Ontvangen 17 april 2013
De ondergetekenden stellen het volgende amendement voor:
Na artikel 8 wordt een artikel ingevoegd, luidende:
Indien toepassing wordt gegeven aan de bevoegdheid tot het toepassen van een korting, het toerekenen van een sanctie of het opleggen van een boete, bedoeld in respectievelijk artikel 6, artikel 7 en artikel 8, wordt, voordat deze ten uitvoer worden gebracht, de Tweede Kamer der Staten-Generaal van het voornemen daartoe in kennis gesteld. De bevoegdheden, genoemd in de vorige volzin, worden slechts ten uitvoer gebracht nadat vier weken zijn verstreken na het in kennis stellen van de Tweede Kamer der Staten-Generaal, tenzij de Tweede Kamer der Staten-Generaal zich binnen deze termijn tegen de sanctie heeft uitgesproken.
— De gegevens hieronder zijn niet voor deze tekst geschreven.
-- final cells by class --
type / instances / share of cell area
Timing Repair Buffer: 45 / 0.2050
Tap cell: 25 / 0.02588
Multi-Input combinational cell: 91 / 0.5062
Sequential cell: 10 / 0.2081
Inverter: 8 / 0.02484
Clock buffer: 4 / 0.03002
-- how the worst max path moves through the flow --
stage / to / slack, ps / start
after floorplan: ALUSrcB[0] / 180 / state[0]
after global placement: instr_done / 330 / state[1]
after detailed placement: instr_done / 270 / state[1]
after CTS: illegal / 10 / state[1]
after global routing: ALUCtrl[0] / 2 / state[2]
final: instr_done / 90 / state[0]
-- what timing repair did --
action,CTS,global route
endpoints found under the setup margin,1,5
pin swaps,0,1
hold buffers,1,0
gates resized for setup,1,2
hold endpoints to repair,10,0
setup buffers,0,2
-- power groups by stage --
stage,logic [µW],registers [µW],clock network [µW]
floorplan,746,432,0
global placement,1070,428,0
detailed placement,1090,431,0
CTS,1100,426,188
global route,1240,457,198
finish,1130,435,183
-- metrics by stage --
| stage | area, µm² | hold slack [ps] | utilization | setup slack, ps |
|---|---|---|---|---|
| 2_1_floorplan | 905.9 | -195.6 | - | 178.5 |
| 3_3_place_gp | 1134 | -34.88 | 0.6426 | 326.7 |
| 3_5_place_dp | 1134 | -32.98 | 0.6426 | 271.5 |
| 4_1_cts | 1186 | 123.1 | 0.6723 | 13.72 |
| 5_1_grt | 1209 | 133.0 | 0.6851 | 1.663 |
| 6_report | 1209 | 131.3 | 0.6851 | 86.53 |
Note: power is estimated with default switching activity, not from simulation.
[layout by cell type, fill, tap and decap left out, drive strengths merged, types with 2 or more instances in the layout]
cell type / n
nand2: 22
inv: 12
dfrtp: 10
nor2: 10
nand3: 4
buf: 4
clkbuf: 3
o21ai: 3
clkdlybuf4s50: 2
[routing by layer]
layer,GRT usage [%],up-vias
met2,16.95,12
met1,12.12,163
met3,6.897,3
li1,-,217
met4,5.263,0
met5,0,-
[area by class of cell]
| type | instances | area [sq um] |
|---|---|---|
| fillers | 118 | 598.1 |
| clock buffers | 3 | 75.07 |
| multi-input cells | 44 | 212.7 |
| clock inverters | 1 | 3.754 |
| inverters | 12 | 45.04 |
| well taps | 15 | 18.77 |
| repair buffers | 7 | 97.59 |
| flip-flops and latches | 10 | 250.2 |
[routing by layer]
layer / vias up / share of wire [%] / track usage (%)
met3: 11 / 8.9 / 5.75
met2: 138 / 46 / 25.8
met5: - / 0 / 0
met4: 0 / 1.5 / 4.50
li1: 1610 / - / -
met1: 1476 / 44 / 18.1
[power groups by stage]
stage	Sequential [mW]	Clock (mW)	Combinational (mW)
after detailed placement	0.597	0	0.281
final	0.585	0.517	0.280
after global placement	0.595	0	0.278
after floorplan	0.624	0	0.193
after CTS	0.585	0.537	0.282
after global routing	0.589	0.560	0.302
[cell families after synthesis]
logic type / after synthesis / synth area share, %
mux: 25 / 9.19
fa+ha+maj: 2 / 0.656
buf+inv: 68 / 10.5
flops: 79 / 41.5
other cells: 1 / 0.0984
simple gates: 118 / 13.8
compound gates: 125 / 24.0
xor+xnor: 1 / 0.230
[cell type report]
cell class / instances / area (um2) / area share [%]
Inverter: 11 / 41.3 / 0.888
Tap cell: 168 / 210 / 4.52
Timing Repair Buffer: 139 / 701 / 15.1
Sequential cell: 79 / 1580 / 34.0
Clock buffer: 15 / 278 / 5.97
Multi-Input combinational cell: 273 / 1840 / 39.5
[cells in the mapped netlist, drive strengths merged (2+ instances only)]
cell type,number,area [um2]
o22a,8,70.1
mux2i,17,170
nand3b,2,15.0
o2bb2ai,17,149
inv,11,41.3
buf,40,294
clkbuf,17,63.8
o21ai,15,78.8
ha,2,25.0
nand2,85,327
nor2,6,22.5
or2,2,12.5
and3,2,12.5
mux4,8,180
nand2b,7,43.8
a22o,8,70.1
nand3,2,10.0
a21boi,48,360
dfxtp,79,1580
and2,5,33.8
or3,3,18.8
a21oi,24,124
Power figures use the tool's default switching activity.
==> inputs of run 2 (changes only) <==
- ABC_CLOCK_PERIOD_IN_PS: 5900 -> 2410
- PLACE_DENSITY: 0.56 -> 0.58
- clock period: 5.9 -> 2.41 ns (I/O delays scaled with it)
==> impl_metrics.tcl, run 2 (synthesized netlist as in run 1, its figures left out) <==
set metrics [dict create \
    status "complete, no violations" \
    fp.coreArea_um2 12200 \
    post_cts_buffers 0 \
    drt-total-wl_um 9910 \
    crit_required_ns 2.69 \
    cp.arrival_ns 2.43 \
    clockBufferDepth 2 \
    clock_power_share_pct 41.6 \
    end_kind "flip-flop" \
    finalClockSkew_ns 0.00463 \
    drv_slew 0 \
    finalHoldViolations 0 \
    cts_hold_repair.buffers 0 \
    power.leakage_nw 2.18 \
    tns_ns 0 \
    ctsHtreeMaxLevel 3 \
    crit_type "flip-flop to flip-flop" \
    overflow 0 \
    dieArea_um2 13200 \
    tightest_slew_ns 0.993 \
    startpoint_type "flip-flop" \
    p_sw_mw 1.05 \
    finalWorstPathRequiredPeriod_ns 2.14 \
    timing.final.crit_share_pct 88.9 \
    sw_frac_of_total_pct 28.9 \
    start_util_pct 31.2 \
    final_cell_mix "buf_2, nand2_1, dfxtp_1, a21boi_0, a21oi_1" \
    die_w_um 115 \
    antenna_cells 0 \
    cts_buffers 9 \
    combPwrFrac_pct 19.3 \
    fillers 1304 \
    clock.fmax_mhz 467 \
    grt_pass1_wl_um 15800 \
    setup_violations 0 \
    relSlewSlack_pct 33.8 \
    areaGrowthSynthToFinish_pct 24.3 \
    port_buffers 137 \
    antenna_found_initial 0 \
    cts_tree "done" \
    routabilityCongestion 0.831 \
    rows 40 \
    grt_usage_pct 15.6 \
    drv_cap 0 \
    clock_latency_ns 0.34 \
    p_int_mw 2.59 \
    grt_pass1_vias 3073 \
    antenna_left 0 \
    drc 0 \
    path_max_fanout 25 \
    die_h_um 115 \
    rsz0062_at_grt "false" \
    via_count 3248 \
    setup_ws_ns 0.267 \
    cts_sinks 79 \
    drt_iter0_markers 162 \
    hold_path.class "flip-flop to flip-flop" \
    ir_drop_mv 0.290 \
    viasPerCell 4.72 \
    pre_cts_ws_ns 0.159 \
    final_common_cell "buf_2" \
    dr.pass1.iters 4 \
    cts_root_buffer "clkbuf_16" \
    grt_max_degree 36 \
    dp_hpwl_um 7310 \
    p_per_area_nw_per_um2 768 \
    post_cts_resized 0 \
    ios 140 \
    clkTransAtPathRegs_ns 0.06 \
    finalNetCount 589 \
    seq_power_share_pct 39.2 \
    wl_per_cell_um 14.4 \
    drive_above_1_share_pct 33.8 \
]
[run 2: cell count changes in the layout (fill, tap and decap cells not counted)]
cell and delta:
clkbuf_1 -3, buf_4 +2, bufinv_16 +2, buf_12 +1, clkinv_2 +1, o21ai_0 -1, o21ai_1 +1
**config.mk**
```make
export PLATFORM = sky130hd
export DESIGN_NAME = dual_issue_scheduler
export DESIGN_NICKNAME = d
export VERILOG_FILES = /design/src/rtl/dual_issue_scheduler.sv
export SDC_FILE = /design/constraint.sdc
export NUM_CORES = 1
export LEC_CHECK = 0
export BUFFER_PORTS_ARGS = -buffer_cell sky130_fd_sc_hd__buf_2
export CORE_MARGIN = 4
export CORE_UTILIZATION = 40
export CTS_CLUSTER_SIZE = 30
export DETAILED_ROUTE_END_ITERATION = 6
export PLACE_DENSITY_LB_ADDON = 0.25
export SLEW_MARGIN = 15
export SYNTH_ARGS = -nofsm -noshare
export SYNTH_HDL_FRONTEND = slang
export SYNTH_SLANG_ARGS = --single-unit
```
**constraint.sdc**
```tcl
create_clock -name clk -period 3.3 [get_ports clk]
set_clock_uncertainty 0.15 [all_clocks]
set_input_delay 0 -clock clk [delete_from_list [all_inputs] [get_ports clk]]
set_output_delay 0 -clock clk [all_outputs]
set_load 0.02 [all_outputs]
```
**src/rtl/dual_issue_scheduler.sv**
```systemverilog
// Two-wide issue controller: 2-entry issue buffer, pairwise hazard checks and a
// per-register load-latency countdown scoreboard driving registered slot enables.
module dual_issue_scheduler #(
    parameter int unsigned LOAD_LAT = 2,
    parameter int unsigned NREGS    = 32
) (
    input  logic        clk,
    input  logic        rst,
    input  logic        fetch_valid,
    input  logic [31:0] fetch_ins0,
    input  logic [31:0] fetch_ins1,
    input  logic        fetch_ins1_valid,
    output logic        fetch_ready,
    input  logic        flush,
    output logic [31:0] instruction0,
    output logic [31:0] instruction1,
    output logic        datapath_1_enable,
    output logic        datapath_2_enable,
    output logic        freeze1,
    output logic        freeze2
);

    localparam logic [31:0] NOP = 32'h0000_0013;
    localparam logic [2:0]  LAT = 3'(LOAD_LAT);

    typedef enum logic [1:0] {EMPTY, SINGLE, PAIR} occ_t;

    occ_t        state, state_nx;
    logic [31:0] b0, b1, b0_nx, b1_nx;
    logic        b0_v, b1_v;
    logic [2:0]  sb_cnt [NREGS];
    logic [NREGS-1:0] busy;
    logic        blocked0, blocked1, pair_hazard;
    logic        issue0, issue1, drain, set_load;

    function automatic logic writes_rd(input logic [31:0] ins);
        logic [6:0] op;
        op = ins[6:0];
        return (ins[11:7] != 5'd0) &&
               (op == 7'b0110011 || op == 7'b0010011 || op == 7'b0000011 ||
                op == 7'b0110111 || op == 7'b0010111 || op == 7'b1101111 ||
                op == 7'b1100111);
    endfunction

    function automatic logic reads_rs1(input logic [31:0] ins);
        return !(ins[6:0] == 7'b0110111 || ins[6:0] == 7'b0010111 ||
                 ins[6:0] == 7'b1101111);
    endfunction

    function automatic logic reads_rs2(input logic [31:0] ins);
        return ins[6:0] == 7'b0110011 || ins[6:0] == 7'b0100011 ||
               ins[6:0] == 7'b1100011;
    endfunction

    function automatic logic is_mem(input logic [31:0] ins);
        return ins[6:0] == 7'b0000011 || ins[6:0] == 7'b0100011;
    endfunction

    function automatic logic is_ctrl(input logic [31:0] ins);
        return ins[6:0] == 7'b1100011 || ins[6:0] == 7'b1101111 ||
               ins[6:0] == 7'b1100111;
    endfunction

    assign b0_v = (state != EMPTY);
    assign b1_v = (state == PAIR);

    always_comb begin
        for (int unsigned i = 0; i < NREGS; i++) begin
            busy[i] = (sb_cnt[i] != 3'd0);
        end
    end

    always_comb begin
        blocked0 = (reads_rs1(b0) && busy[b0[19:15]]) ||
                   (reads_rs2(b0) && busy[b0[24:20]]) ||
                   (writes_rd(b0) && busy[b0[11:7]]);
        blocked1 = (reads_rs1(b1) && busy[b1[19:15]]) ||
                   (reads_rs2(b1) && busy[b1[24:20]]) ||
                   (writes_rd(b1) && busy[b1[11:7]]);
        pair_hazard = writes_rd(b0) &&
                      ((reads_rs1(b1) && b1[19:15] == b0[11:7]) ||
                       (reads_rs2(b1) && b1[24:20] == b0[11:7]) ||
                       (writes_rd(b1) && b1[11:7] == b0[11:7]));
        issue0 = b0_v && !blocked0;
        issue1 = issue0 && b1_v && !blocked1 && !pair_hazard &&
                 !is_mem(b1) && !is_ctrl(b0);
        drain  = (!b0_v || issue0) && (!b1_v || issue1);
        set_load = issue0 && !flush && b0[6:0] == 7'b0000011 && writes_rd(b0);
    end

    // Buffer occupancy next-state; a flush still completes the fetch handshake but drops the pair.
    always_comb begin
        state_nx    = state;
        b0_nx       = b0;
        b1_nx       = b1;
        fetch_ready = !rst && (flush || drain);
        if (flush) begin
            state_nx = EMPTY;
        end else if (drain) begin
            if (fetch_valid) begin
                b0_nx    = fetch_ins0;
                b1_nx    = fetch_ins1;
                state_nx = fetch_ins1_valid ? PAIR : SINGLE;
            end else begin
                state_nx = EMPTY;
            end
        end else if (issue0) begin
            b0_nx    = b1;
            state_nx = SINGLE;
        end
    end

    always_ff @(posedge clk) begin
        if (rst) begin
            state             <= EMPTY;
            b0                <= NOP;
            b1                <= NOP;
            instruction0      <= NOP;
            instruction1      <= NOP;
            datapath_1_enable <= 1'b0;
            datapath_2_enable <= 1'b0;
            freeze1           <= 1'b0;
            freeze2           <= 1'b0;
        end else begin
            state             <= state_nx;
            b0                <= b0_nx;
            b1                <= b1_nx;
            datapath_1_enable <= issue0 && !flush;
            datapath_2_enable <= issue1 && !flush;
            freeze1           <= b0_v && !issue0 && !flush;
            freeze2           <= b1_v && !issue1 && !flush;
            if (issue0 && !flush) instruction0 <= b0;
            if (issue1 && !flush) instruction1 <= b1;
        end
    end

    // A fresh load overrides the countdown of its own rd; everything else counts down.
    always_ff @(posedge clk) begin
        for (int unsigned i = 0; i < NREGS; i++) begin
            if (rst) begin
                sb_cnt[i] <= 3'd0;
            end else if (set_load && b0[11:7] == 5'(i)) begin
                sb_cnt[i] <= LAT;
            end else if (sb_cnt[i] != 3'd0) begin
                sb_cnt[i] <= sb_cnt[i] - 3'd1;
            end
        end
    end

endmodule

```
==> results_dict.tcl <==
set metrics [dict create \
    status "finished, violations left" \
    violations "negative setup slack" \
    crit_fanout 7 \
    core.rowCount 65 \
    cts_tree "yes" \
    portBuffers 137 \
    routed_wl_um 39600 \
    worst_hold_startpoint "fetch_ins1[0]" \
    p_per_area_nw_per_um2 757 \
    end_kind "flop" \
    antenna_cells 0 \
    antenna_found_initial 0 \
    postPlaceCellArea_um2 15100 \
    vdd_ir_drop_max_v 0.000386 \
    worst_slack_ns -0.143 \
    syn-num-nets 1389 \
    antenna_left 0 \
    fin_crit_sh_pct 104 \
    drv_slew 0 \
    ys_ff_latch 230 \
    initial_utilization_pct 40.9 \
    clockRootBuffer "clkbuf_16" \
    vias 10800 \
    grt_max_degree 101 \
    worstSetupPathType "reg -> reg" \
    tritoncts_num_sinks 230 \
    ys_seq_area_share_pct 42.8 \
    fillCellCount 2689 \
    die_w_um 188 \
    min_path_cells 4 \
    leakagePower_nw 7.65 \
    first_pass_iters 5 \
    maxCapViolations 0 \
    drive_gt1_share_pct 40.0 \
    via_per_inst 5.30 \
    stdcell_area_um2 18300 \
    rr_worst_depth 16 \
    layout_commonest_cell "buf_4" \
    clockBufferDepth 3 \
    cts_made_buffers 26 \
    path_clk_slew_ns 0.06 \
    final-seq-area_um2 5570 \
    synthesis.yosys.warnings 0 \
    fp.dieH_um 188 \
    coreArea_um2 31800 \
    clk_latency_ns 0.54 \
    grt_pass1_wl_um 60300 \
    dp_cells 1879 \
    rsz0062_at_grt "true" \
    r2r-start "sb_cnt[1][18]" \
    worstReg2RegEnd "b1[0]" \
    syn_area_per_cell_um2 10.4 \
    setup_violations 68 \
    dpl.hpwl_um 27100 \
    r2r_setup_slack_ns -0.14 \
    postSynth.asyncResetShare_pct 0 \
    wl_per_cell_um 19.4 \
    area_growth_pct 40.9 \
    worst_slew_pin_slew_ns 1.01 \
    synth_area_um2 13000 \
    timing.slew.headroom_pct 31.8 \
    synth-edff-count 96 \
    synth.distinct_cells 73 \
    fin_crit_ns 3.44 \
    utilization_pct 57.6 \
    grt_overflow 0 \
    multiInputGateArea_um2 7420 \
    hold_viol 0 \
    startpoint_type "flop" \
    hold_end "b1[0]" \
    crit_required_ns 3.54 \
    layout_common_cells "buf_4, buf_2, dfxtp_1, inv_1, mux2i_1" \
    synthCells 1256 \
    instances_no_fill 2042 \
    htreeDepth 1 \
    ios 138 \
    nNetsFinal 1721 \
    synth_ff_type "dfxtp_1" \
    die-area_um2 35500 \
    yosysTopAreaCell "edfxtp_1" \
    ys_top_cells_by_area "edfxtp_1, dfxtp_1, mux2i_1" \
    drt_iter0_markers 576 \
    track_usage_pct 20.8 \
    arrival_ns 3.68 \
    tns_ns -7.11 \
    fmax_mhz 290 \
    first_global_vias 10900 \
    hp-class "in -> reg" \
    yosysTopAreaCellShare_pct 22.2 \
    holdWs_ns 0.0682 \
    gp_congestion 0.917 \
    drc_errors 0 \
]
[metrics by stage]
step	total power (W)	worst slack [ns]
floorplan	0.00746	0.0265
global placement	0.00954	-0.398
detailed placement	0.00964	-0.451
CTS	0.0133	-0.147
global route	0.0148	-0.244
finish	0.0139	-0.143
[power breakdown]
part,internal (W),switching (W)
combinational,0.00375,0.00316
sequential,0.00381,0.000314
clock,0.00169,0.00117
[state kept, by name (all words and copies together) (netlist names)]
name,flops
state,2
instruction1,32
sb_cnt,96
b0,32
freeze2,1
datapath_1_enable,1
instruction0,32
b1,32
freeze1,1
datapath_2_enable,1
[layer usage]
layer | up-vias | GRT usage, % | wire (um)
li1 | 5130 | - | -
met1 | 5257 | 27.2 | 16700
met2 | 355 | 35.6 | 19100
met3 | 80 | 3.58 | 2410
met4 | 0 | 6.14 | 1280
met5 | - | 0 | 0
[cells in the mapped netlist (11+ instances only)]
library cell  instances
a21oi_1              42
a221oi_2             26
buf_1                11
buf_2                26
clkbuf_1             60
dfxtp_1             134
edfxtp_1             96
ha_1                 64
inv_1               131
mux2i_1             115
mux4_2               40
nand2_1              54
nand2b_1             33
nand3_1              40
nor2_1               76
nor2b_1              33
nor3_1               73
o22a_1               29
or2_2                31
xnor2_1              11
[worst max-delay path, stage by stage, from the launching register on]
cell and delay [ns]:
edfxtp_1 0.34, inv_1 0.05, ha_2 0.18, ha_4 0.18, mux4_2 0.50, o2bb2ai_2 0.14, a2111oi_2 0.38, a32oi_2 0.10
nand4_1 0.17, nor2_2 0.07, buf_6 0.13, buf_6 0.11, o2111ai_4 0.21, buf_12 0.17, clkbuf_16 0.16, mux2i_1 0.19
nand2_1 0.06
[layout make-up]
cell class | count | share of cell area [%]
Clock buffer | 40 | 4.43
Clock inverter | 7 | 0.198
Inverter | 132 | 2.70
Multi-Input combinational cell | 780 | 40.5
Sequential cell | 230 | 30.4
Tap cell | 435 | 2.97
Timing Repair Buffer | 418 | 18.8
[how the worst max path moves through the flow]
stage,from,end,slack (ns),depth (start not counted)
5_1_grt,sb_cnt[1][0],b1[6],-0.24,16
2_1_floorplan,sb_cnt[0][24],b0[25],0.03,15
3_3_place_gp,sb_cnt[0][0],sb_cnt[0][30],-0.40,12
3_5_place_dp,sb_cnt[1][0],sb_cnt[0][30],-0.45,12
4_1_cts,sb_cnt[0][37],fetch_ready,-0.15,15
6_report,sb_cnt[1][18],b1[0],-0.14,16
[logic make-up (layout without fill, tap and decap cells)]
logic type,Yosys count,after routing,share of synthesized area (%)
compound gates,148,148,9.79
xor+xnor,15,15,1.01
fa+ha+maj,64,64,6.16
buf+inv,246,597,8.19
flops,230,230,42.8
mux,163,163,16.5
simple gates,390,390,15.6
[repair_timing]
action,4_1_cts,5_1_grt
gates resized for setup,115,120
endpoints found under the setup margin,251,244
buffers inserted,18,15
hold buffers,76,0
cloned,1,8
endpoints found under the hold margin,92,0
pin swaps,26,44
(Power assumes the default switching activity.)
Met dit wetsvoorstel wordt het mogelijk dat de rijksoverheid medeoverheden en overige rechtspersonen met een wettelijke taak een sanctie oplegt indien zij zich niet houden aan de vooraf vastgestelde EMU-norm.
De indieners zijn van mening dat dit een ingrijpend middel is. De relatie tussen het Rijk en decentrale overheden is niet gebaseerd op hiërarchie, maar op gelijkwaardigheid. Dit impliceert dat zij handelen vanuit autonomie. Ook voor overige rechtspersonen met een wettelijke taak kan de impact van een sanctie groot zijn. De indiener vindt het daarom van belang dat de Tweede Kamer zich vooraf over een voorgenomen (doorberekening van een) sanctie kan uitspreken.
Met dit amendement wordt daarom geregeld dat de regering de Tweede Kamer schriftelijk in kennis stelt van het voornemen om een sanctie op grond van artikel 6 tot en met 8 op te leggen. Vervolgens heeft de Tweede Kamer vier weken de gelegenheid om zich over de wenselijkheid en de maatvoering daarvan uit te spreken.